Who I am like an experience, like a possibility  is "everythingnothing"  ie I'm all of it and at the same time I'm none of it (as Werner Erhard may have said). When I'm being who I really am, when I'm being the fullness  of who I really am, when I'm being the satisfaction  of who I really am, I'm boundless, I'm "everythingnothing", I'm everywhere, I'm nowhere.

That's pretty much it  then on my own boundary, like something finite, like something measurable outside of  ie aside from the physical reality of my body. When we're speaking in terms of being "everythingnothing", when we're speaking in terms of being everything, when we're speaking in terms of being nothing, when we're speaking in terms of being everywhere, when we're speaking in terms of being nowhere, the very notion of a boundary  ceases to be useful. It drops off. It becomes naïve, trite, even quaint.

In the second place, by declaration  I am my speaking, I am my languaging, I am my commitments. In a word, I am my word. Where I show up  for you is in your listening. If you take a closer look at this, you'll see I continue to show up in your listening even after I've finished speaking whatever it is I'm speaking. I continue to show up in your listening even after I've completed languaging whatever it is I'm languaging. I continue to show up in your listening even after I've languaged my commitments.

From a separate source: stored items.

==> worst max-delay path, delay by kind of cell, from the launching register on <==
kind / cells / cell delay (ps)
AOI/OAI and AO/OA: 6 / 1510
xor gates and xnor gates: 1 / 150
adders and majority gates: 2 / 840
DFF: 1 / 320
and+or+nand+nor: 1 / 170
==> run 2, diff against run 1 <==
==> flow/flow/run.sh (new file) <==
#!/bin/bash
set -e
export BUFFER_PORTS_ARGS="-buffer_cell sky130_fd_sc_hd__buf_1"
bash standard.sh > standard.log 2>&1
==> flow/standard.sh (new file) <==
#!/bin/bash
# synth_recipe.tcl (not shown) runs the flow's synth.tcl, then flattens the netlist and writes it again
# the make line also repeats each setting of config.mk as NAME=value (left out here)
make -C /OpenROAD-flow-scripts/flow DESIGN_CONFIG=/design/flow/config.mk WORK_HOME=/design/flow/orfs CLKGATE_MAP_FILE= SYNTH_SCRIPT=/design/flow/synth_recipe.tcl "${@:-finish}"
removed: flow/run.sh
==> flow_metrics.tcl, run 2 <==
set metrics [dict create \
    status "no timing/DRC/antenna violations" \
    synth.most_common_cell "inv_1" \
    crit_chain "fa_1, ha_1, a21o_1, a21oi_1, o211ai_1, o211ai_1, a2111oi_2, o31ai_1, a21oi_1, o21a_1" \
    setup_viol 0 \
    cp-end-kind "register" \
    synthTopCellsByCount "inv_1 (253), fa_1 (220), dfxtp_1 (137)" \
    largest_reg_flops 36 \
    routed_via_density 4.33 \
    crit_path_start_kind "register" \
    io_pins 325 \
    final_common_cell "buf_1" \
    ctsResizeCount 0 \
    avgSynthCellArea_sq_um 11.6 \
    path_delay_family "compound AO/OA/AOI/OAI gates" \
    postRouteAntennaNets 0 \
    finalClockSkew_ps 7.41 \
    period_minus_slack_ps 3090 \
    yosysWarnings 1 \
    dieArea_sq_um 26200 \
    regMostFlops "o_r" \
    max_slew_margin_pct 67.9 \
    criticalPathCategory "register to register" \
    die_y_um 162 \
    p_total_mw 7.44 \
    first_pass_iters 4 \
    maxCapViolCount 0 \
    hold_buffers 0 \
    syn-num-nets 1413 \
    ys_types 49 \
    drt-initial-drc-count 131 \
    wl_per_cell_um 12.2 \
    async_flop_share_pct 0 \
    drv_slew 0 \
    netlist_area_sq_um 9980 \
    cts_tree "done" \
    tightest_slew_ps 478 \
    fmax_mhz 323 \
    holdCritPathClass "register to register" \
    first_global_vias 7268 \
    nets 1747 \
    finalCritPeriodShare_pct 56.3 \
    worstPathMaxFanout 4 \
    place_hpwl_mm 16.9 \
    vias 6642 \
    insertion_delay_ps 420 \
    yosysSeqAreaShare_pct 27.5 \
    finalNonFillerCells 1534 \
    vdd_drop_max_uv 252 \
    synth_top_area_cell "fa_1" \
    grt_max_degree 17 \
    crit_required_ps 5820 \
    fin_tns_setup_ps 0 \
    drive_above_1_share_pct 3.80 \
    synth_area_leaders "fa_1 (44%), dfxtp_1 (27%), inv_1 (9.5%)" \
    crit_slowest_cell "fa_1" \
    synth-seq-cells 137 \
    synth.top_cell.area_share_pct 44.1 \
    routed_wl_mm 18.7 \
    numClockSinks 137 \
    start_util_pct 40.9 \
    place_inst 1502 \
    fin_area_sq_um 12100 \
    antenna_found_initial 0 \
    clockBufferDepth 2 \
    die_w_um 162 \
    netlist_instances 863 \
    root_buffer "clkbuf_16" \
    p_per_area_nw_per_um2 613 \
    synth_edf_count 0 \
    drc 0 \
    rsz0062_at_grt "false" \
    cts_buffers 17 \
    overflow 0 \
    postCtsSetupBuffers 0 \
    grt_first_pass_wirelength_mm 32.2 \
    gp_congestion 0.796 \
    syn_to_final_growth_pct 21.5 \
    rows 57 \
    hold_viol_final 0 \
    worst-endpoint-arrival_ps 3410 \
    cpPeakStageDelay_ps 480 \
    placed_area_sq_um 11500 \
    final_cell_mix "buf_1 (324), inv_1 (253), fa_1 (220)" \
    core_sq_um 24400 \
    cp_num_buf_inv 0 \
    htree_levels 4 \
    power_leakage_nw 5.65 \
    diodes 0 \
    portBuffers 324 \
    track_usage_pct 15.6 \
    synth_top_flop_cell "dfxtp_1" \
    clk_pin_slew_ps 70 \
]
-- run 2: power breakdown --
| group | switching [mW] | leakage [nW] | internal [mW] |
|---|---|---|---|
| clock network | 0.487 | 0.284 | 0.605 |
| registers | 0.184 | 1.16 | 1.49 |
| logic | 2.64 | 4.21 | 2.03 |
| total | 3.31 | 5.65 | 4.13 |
This design comes from an exercise in tuning for small area and a short achievable clock period on the open sky130 flow, not from production work.
RTL that was checked went through simulation tests only; none was proved equivalent to the original.
Power figures rest on the tool's default switching activity, not on a simulated workload.

== P ==
==> flow/design.v (excerpt) <==
module hft_fpga_low_latency(
    input wire core_clk,
    input wire reset,
    input wire cfg_we,
    input wire [1:0] cfg_addr,
    input wire [31:0] cfg_wdata,
    input wire [63:0] raw_market_data,
    input wire raw_valid,
    output wire [127:0] mg_tx_data,
    output wire mg_tx_valid
    );
export LEC_CHECK = 0
export ABC_AREA = 1
export CAP_MARGIN = 20
export CORE_MARGIN = 2
export CORE_UTILIZATION = 50
export CTS_BUF_LIST = sky130_fd_sc_hd__clkbuf_4 sky130_fd_sc_hd__clkbuf_8
export SETUP_SLACK_MARGIN = 2.22
export SLEW_MARGIN = 20
create_clock -name core_clock -period 4.0 [get_ports {core_clk}]
standard.sh (not shown) runs the stock make flow with config.mk's settings and CLKGATE_MAP_FILE= SYNTH_SCRIPT=/design/flow/synth_recipe.tcl, a recipe that flattens the netlist after the stock synthesis.
==> flow/flow/run.sh <==
#!/bin/bash
set -euo pipefail
cts_bufs=$(sed -n 's/^export CTS_BUF_LIST *= *//p' config.mk)
bash standard.sh synth > synth.log 2>&1
bash standard.sh finish \
  BUFFER_PORTS_ARGS="-buffer_cell sky130_fd_sc_hd__buf_1" \
  SKIP_REPAIR_TIE_FANOUT=1 \
  CTS_ARGS="-sink_clustering_enable -repair_clock_nets -dont_use_dummy_load -root_buf sky130_fd_sc_hd__clkbuf_16 -buf_list {$cts_bufs}" \
  > layout.log 2>&1
Testbench counts of P, summed over its fixed seeds: latency cycles 3,243, orders 3,243.
Relative to P, the following input files were edited for Q:
Settings: CTS_BUF_LIST now sky130_fd_sc_hd__clkbuf_8 sky130_fd_sc_hd__clkbuf_16, was sky130_fd_sc_hd__clkbuf_4 sky130_fd_sc_hd__clkbuf_8; SETUP_SLACK_MARGIN now 2.2, was 2.22; CORE_UTILIZATION now 40, was 50; CTS_CLUSTER_SIZE now 30, previously not set.
diff --git a/flow/flow/run.sh b/flow/flow/run.sh
--- a/flow/flow/run.sh
+++ b/flow/flow/run.sh
@@ -8 +8 @@
-  CTS_ARGS="-sink_clustering_enable -repair_clock_nets -dont_use_dummy_load -root_buf sky130_fd_sc_hd__clkbuf_16 -buf_list {$cts_bufs}" \
+  CTS_ARGS="-sink_clustering_enable -repair_clock_nets -dont_use_dummy_load -buf_list {$cts_bufs}" \
[summary]
The final layout from Q, which completed every stage, passed the timing, DRC and antenna checks at the end of the flow. Going from P to Q, routed wire length grows by 2.2%. Between Q and P, the weighted congestion reported at the end of routability-driven placement figures differ only marginally. Total leakage power up 0.12 nW in Q wrt P. Starting density of the core in Q vs P: down 9.9 points.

The clear and present implication here is this: when I'm being my speaking, when I'm being my languaging, when I'm being my commitments, when I'm being my word, I'm not bound by any physical boundary. That's extraordinary. Yet what's even more extraordinary is the implication that when I'm being my speaking, when I'm being my languaging, when I'm being my commitments, when I'm being my word, I'm not bound by any time boundary  either. In other words, when I'm being my speaking, when I'm being my languaging, when I'm being my commitments, when I'm being my word, I'm not bound by space  and I'm not bound by time.

That's set the context to take on the first issue second: where does one human being end, so to speak, and where does another human being start?
Werner Erhard asserts the trouble with the truth is when you believe  it, it becomes a lie. So I want to be quite careful with what I'm about to say next. I'm not going to say it like it's "The Truth". I'm going to say it like a "maybe". I'm going to say it like a "what if?". I'm going to say it like a possibility.

If who I really am is not bound by space and is not bound by time, then who you  really are is not bound by space and is not bound by time either. If that's what's so  for you and I, then clearly no human being  is bound by space or by time either. And that would imply the unthinkable:  there can be only one  human being. Only one.

So if I can be who I am when I'm not with you, then when I'm not with you, I'm with you. We're one.

If I can be who I am, then I'm with you even when I'm without you. We're one.

If we're one, then I'm with you without you. Because that's who you are. Because that's who I am. Because that's who you and I  really are.